Exercise requirements ::
Begin at the top of the records and copy each line exactly. The line containing "localparam int BITCNT_W" is the last one to include.

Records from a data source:
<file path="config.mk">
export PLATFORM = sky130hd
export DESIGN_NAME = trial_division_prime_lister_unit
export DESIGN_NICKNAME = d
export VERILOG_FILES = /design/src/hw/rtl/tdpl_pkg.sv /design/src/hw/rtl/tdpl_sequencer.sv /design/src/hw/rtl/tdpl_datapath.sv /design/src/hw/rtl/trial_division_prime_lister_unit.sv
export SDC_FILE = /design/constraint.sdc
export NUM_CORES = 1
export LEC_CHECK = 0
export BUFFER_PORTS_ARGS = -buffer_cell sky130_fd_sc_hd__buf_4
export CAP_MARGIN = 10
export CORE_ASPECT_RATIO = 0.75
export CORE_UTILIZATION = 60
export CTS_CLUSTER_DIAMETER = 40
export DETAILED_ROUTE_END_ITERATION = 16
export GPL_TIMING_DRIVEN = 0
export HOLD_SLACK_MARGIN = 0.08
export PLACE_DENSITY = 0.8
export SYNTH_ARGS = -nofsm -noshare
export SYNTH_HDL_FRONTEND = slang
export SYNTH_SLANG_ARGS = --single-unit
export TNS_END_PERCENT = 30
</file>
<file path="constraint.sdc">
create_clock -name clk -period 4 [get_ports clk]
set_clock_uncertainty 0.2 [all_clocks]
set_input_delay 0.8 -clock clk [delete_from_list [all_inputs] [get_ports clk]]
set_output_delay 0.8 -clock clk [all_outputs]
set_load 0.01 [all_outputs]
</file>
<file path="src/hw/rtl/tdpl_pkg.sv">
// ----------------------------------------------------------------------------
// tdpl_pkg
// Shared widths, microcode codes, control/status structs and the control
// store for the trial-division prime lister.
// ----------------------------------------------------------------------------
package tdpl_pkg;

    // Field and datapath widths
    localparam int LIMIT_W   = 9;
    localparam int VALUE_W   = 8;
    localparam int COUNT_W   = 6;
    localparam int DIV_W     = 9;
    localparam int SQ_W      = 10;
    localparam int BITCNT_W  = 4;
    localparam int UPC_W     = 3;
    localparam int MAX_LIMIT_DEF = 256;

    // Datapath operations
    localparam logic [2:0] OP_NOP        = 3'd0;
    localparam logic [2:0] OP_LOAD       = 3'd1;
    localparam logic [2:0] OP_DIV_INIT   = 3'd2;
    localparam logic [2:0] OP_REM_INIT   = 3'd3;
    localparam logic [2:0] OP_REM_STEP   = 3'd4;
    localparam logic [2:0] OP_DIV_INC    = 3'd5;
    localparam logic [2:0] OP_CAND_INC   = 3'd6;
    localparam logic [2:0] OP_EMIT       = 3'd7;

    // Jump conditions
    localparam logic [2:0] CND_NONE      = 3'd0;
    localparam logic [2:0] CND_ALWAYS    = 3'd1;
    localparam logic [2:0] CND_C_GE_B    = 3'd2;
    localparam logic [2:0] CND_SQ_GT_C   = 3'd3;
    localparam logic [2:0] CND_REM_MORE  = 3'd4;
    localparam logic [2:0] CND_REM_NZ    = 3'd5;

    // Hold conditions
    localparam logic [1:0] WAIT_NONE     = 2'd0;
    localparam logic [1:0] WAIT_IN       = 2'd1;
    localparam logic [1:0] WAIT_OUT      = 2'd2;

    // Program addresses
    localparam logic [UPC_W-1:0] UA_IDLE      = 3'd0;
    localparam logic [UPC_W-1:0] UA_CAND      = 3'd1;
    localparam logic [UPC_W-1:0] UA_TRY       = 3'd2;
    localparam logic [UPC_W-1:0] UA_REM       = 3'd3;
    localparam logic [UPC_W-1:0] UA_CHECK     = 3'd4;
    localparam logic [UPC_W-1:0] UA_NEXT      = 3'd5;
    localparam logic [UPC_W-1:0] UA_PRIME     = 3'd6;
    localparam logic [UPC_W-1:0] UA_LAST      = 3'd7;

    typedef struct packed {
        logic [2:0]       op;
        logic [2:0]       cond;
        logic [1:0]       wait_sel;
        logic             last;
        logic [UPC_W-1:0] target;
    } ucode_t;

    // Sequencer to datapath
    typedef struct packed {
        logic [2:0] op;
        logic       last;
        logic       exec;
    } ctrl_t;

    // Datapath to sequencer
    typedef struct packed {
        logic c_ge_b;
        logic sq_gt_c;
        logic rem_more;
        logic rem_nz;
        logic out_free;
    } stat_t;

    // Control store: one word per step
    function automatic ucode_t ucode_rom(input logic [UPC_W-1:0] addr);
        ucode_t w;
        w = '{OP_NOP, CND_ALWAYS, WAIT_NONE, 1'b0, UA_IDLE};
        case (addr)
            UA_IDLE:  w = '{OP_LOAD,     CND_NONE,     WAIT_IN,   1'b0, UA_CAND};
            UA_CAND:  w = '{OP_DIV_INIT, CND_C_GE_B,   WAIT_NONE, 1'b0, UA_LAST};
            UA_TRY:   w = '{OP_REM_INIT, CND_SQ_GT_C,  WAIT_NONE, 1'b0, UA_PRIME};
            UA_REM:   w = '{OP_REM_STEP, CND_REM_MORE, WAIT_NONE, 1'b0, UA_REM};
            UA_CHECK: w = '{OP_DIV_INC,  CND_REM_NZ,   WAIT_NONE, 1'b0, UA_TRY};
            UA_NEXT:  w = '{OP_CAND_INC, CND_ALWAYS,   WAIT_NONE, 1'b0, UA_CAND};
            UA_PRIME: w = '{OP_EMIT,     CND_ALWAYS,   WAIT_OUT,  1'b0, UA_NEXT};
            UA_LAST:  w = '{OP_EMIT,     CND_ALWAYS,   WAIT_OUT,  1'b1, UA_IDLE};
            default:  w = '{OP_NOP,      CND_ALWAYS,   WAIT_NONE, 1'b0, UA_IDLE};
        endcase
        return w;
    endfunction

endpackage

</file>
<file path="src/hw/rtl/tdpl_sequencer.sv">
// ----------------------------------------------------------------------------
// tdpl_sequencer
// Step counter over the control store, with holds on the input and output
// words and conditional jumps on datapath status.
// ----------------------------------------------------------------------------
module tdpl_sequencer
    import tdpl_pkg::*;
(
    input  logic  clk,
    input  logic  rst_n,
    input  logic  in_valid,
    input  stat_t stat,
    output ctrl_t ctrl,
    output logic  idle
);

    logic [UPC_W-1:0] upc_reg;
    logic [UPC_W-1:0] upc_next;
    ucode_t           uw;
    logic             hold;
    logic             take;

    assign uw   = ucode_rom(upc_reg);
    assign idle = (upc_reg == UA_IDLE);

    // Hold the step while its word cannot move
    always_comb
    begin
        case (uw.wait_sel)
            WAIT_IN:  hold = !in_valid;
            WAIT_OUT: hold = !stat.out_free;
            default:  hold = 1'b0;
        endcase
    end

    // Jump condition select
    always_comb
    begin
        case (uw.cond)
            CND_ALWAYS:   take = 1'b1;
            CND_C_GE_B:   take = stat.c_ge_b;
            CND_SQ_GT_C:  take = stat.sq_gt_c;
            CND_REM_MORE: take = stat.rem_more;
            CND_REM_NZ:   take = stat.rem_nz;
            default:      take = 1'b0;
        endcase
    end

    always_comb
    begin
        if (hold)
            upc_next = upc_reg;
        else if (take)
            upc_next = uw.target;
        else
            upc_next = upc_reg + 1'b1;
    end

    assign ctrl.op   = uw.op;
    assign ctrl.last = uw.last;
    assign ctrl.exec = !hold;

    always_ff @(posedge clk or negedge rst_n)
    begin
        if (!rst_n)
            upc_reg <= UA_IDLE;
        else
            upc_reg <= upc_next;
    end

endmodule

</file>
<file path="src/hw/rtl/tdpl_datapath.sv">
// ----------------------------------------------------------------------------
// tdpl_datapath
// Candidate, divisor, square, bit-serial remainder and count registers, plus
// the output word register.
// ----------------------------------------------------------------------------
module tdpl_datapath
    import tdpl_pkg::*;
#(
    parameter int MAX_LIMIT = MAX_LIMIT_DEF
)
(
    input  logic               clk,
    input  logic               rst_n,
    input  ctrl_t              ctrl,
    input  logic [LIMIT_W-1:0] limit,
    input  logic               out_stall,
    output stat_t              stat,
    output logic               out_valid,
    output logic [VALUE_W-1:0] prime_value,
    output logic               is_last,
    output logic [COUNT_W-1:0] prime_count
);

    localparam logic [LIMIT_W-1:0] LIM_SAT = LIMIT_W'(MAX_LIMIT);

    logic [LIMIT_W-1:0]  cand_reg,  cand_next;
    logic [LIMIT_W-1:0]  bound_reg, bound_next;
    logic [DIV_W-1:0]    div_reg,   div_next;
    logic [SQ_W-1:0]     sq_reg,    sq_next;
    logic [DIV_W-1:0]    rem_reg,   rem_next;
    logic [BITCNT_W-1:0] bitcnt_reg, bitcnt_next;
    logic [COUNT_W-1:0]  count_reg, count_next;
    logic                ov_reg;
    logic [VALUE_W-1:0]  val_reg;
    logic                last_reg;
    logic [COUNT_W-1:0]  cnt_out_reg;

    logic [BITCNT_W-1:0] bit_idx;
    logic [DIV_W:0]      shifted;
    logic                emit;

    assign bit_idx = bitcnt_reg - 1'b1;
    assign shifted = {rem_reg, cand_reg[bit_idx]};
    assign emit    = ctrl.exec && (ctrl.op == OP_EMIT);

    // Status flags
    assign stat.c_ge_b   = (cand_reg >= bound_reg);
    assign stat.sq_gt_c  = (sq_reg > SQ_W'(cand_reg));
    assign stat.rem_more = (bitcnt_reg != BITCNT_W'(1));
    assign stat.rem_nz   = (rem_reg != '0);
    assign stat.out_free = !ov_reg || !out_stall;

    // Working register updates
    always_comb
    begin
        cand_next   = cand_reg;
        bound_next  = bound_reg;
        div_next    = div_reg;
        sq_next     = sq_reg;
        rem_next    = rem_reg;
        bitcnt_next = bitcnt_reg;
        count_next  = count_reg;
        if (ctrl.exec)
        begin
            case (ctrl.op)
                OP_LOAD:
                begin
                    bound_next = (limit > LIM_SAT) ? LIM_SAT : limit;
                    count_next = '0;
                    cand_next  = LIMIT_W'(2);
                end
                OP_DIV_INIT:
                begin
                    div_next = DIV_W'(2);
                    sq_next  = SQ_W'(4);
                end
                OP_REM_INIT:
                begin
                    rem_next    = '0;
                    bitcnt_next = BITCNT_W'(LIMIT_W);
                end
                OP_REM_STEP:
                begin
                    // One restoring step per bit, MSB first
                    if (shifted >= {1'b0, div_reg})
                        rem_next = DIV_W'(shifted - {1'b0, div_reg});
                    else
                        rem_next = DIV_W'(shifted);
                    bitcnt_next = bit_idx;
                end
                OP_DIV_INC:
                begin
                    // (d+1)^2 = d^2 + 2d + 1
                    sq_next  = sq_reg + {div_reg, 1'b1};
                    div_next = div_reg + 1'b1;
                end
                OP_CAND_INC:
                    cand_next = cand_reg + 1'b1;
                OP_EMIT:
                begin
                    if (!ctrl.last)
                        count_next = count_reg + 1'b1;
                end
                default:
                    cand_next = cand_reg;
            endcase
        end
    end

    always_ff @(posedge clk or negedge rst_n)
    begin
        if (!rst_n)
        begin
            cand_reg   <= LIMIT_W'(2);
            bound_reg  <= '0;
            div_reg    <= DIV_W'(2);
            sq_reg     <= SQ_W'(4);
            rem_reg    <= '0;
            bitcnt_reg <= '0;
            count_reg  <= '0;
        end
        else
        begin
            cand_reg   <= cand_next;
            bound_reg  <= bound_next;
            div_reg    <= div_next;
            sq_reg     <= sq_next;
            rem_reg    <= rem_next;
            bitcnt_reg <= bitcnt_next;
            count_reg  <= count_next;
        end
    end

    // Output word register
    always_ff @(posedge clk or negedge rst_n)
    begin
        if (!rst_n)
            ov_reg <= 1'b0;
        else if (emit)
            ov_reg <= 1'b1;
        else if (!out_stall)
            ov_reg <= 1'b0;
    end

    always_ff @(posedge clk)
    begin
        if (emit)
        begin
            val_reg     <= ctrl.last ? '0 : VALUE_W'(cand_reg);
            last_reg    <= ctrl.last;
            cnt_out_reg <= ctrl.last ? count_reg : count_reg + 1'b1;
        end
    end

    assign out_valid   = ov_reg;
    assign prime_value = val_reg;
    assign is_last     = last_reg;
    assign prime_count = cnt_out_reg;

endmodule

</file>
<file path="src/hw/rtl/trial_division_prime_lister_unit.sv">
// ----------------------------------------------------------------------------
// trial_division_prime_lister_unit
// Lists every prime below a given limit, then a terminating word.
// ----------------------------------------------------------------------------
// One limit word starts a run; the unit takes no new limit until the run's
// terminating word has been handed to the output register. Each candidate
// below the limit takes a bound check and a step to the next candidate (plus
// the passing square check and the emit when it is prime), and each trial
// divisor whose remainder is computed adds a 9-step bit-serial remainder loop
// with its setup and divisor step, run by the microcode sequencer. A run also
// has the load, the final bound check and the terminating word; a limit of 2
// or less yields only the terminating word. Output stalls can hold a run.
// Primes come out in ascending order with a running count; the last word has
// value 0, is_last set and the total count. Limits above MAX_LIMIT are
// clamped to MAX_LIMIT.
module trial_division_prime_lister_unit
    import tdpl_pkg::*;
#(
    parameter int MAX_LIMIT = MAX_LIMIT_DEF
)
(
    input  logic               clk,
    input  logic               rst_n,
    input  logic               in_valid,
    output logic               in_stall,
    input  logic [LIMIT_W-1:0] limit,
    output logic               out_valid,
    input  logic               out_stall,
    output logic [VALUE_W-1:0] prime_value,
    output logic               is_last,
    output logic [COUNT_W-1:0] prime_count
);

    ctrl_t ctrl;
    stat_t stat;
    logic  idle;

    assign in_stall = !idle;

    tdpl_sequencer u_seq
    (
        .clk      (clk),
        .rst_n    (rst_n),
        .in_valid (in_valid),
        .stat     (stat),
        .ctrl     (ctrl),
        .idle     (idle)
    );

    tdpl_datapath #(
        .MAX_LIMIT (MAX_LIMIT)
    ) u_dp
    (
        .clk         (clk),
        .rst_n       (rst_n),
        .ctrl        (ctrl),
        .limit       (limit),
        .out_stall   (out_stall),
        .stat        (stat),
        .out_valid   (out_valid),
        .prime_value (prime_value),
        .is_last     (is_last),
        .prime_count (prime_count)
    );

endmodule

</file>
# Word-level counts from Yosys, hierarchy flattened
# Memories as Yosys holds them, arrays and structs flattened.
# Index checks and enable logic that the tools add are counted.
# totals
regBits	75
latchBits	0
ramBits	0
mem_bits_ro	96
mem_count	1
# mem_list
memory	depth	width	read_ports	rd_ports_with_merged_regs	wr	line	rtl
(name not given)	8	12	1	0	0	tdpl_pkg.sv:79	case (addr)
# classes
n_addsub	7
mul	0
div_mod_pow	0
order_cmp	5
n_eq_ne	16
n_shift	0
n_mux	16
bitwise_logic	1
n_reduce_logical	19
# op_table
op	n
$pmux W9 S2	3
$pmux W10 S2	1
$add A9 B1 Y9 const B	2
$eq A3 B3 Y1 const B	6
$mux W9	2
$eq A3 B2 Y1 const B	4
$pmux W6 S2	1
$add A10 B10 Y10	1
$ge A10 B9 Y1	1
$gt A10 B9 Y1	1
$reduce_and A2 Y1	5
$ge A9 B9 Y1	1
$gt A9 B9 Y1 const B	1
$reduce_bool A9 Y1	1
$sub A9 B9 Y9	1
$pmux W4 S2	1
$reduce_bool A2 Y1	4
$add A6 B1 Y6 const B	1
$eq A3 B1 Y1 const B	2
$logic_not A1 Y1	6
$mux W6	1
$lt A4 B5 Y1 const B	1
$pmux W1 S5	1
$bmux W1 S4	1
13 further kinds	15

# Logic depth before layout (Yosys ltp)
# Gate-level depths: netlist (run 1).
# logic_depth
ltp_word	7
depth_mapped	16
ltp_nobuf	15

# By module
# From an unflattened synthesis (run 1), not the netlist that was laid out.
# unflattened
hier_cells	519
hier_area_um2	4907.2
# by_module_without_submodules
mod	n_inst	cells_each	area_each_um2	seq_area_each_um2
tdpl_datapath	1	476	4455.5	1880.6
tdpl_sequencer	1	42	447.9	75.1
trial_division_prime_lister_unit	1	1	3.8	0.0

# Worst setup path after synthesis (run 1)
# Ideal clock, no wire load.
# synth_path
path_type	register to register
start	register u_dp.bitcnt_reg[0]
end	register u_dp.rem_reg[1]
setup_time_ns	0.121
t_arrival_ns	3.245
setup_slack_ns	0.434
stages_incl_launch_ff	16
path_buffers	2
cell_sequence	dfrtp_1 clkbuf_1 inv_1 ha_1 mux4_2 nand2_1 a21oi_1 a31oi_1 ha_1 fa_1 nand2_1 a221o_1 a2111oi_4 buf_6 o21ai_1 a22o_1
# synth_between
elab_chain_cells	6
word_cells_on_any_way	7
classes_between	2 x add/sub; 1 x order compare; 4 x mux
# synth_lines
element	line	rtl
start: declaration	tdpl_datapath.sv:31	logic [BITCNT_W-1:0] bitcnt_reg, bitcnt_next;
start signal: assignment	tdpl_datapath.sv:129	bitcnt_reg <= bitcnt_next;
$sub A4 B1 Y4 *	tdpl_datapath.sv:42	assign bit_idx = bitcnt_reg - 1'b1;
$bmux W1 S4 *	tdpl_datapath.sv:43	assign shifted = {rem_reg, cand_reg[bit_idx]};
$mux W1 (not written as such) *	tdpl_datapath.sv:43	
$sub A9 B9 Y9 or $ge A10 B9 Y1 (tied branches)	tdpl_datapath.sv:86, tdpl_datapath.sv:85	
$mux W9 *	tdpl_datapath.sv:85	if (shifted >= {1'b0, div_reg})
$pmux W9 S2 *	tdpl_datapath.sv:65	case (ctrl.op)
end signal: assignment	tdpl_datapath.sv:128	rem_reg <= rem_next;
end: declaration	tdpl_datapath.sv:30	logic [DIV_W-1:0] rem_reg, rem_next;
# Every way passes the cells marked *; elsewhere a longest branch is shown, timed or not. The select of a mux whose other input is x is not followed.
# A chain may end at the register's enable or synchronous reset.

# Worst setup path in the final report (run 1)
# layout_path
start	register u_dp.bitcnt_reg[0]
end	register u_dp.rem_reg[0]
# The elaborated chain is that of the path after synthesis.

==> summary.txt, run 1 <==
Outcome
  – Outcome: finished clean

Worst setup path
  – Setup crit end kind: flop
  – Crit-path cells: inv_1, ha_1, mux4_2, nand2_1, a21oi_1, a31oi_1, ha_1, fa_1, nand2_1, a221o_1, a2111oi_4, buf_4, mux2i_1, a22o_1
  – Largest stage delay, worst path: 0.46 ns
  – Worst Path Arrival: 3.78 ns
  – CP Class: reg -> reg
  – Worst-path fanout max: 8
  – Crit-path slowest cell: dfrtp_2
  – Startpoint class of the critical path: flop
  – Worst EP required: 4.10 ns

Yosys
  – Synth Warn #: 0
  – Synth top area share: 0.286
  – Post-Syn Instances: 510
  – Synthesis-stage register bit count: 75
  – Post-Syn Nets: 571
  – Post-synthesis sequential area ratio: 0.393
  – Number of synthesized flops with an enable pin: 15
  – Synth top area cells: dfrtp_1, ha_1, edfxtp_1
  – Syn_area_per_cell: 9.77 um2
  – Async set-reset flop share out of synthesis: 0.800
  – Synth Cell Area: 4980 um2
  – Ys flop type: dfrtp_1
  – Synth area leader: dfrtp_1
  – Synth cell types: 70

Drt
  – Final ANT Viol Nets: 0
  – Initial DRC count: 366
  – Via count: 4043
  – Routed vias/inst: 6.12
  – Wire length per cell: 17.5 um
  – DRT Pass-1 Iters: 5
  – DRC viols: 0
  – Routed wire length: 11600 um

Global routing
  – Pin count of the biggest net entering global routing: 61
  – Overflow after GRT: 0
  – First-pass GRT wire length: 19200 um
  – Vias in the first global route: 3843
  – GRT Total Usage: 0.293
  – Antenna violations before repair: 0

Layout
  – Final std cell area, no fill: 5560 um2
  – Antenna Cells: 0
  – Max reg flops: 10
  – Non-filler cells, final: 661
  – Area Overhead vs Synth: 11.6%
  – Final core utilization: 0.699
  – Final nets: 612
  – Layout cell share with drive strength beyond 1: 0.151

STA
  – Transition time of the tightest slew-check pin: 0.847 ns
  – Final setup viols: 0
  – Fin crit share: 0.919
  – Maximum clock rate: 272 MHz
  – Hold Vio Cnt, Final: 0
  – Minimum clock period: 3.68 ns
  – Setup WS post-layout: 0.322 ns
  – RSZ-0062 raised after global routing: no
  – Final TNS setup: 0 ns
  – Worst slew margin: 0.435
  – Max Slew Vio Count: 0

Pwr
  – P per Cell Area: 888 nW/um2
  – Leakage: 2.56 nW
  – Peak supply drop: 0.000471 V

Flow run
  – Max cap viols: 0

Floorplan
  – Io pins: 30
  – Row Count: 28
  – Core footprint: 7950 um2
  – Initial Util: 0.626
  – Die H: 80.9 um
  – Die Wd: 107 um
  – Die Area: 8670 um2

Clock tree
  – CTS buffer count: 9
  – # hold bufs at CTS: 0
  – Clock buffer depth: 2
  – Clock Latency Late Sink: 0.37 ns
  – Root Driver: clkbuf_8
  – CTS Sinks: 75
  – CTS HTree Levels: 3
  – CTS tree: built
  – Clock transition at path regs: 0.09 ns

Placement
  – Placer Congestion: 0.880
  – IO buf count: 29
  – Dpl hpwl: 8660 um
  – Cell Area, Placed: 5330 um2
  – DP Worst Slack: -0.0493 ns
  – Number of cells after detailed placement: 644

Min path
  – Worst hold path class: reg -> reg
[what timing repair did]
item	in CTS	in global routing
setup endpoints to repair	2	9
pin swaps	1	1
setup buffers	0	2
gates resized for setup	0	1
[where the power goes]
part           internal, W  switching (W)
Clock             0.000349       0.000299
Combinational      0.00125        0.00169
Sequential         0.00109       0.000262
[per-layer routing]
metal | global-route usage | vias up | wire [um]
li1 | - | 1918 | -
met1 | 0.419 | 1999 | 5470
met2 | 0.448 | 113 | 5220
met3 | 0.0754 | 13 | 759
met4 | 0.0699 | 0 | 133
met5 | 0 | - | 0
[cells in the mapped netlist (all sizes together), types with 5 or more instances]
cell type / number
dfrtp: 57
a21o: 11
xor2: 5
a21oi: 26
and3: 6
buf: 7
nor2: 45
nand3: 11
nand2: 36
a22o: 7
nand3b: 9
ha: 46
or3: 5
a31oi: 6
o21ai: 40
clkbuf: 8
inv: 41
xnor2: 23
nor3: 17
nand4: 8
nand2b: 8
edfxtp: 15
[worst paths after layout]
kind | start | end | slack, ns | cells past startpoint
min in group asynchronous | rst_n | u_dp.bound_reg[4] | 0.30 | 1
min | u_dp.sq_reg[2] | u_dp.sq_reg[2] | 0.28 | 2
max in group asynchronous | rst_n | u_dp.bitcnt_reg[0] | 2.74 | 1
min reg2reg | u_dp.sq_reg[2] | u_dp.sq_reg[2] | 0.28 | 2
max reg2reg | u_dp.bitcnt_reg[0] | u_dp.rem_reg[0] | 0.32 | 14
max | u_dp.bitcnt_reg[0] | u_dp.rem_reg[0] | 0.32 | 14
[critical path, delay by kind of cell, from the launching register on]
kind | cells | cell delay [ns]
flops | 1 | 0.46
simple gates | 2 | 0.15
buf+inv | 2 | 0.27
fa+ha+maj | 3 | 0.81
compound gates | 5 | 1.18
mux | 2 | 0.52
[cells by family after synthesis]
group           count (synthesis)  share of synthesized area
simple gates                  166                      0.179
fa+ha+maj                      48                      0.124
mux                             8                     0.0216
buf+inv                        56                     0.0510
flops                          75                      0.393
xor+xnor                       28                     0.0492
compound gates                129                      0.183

Written reply ::
<file path="config.mk">
export PLATFORM = sky130hd
export DESIGN_NAME = trial_division_prime_lister_unit
export DESIGN_NICKNAME = d
export VERILOG_FILES = /design/src/hw/rtl/tdpl_pkg.sv /design/src/hw/rtl/tdpl_sequencer.sv /design/src/hw/rtl/tdpl_datapath.sv /design/src/hw/rtl/trial_division_prime_lister_unit.sv
export SDC_FILE = /design/constraint.sdc
export NUM_CORES = 1
export LEC_CHECK = 0
export BUFFER_PORTS_ARGS = -buffer_cell sky130_fd_sc_hd__buf_4
export CAP_MARGIN = 10
export CORE_ASPECT_RATIO = 0.75
export CORE_UTILIZATION = 60
export CTS_CLUSTER_DIAMETER = 40
export DETAILED_ROUTE_END_ITERATION = 16
export GPL_TIMING_DRIVEN = 0
export HOLD_SLACK_MARGIN = 0.08
export PLACE_DENSITY = 0.8
export SYNTH_ARGS = -nofsm -noshare
export SYNTH_HDL_FRONTEND = slang
export SYNTH_SLANG_ARGS = --single-unit
export TNS_END_PERCENT = 30
</file>
<file path="constraint.sdc">
create_clock -name clk -period 4 [get_ports clk]
set_clock_uncertainty 0.2 [all_clocks]
set_input_delay 0.8 -clock clk [delete_from_list [all_inputs] [get_ports clk]]
set_output_delay 0.8 -clock clk [all_outputs]
set_load 0.01 [all_outputs]
</file>
<file path="src/hw/rtl/tdpl_pkg.sv">
// ----------------------------------------------------------------------------
// tdpl_pkg
// Shared widths, microcode codes, control/status structs and the control
// store for the trial-division prime lister.
// ----------------------------------------------------------------------------
package tdpl_pkg;

    // Field and datapath widths
    localparam int LIMIT_W   = 9;
    localparam int VALUE_W   = 8;
    localparam int COUNT_W   = 6;
    localparam int DIV_W     = 9;
    localparam int SQ_W      = 10;
    localparam int BITCNT_W  = 4;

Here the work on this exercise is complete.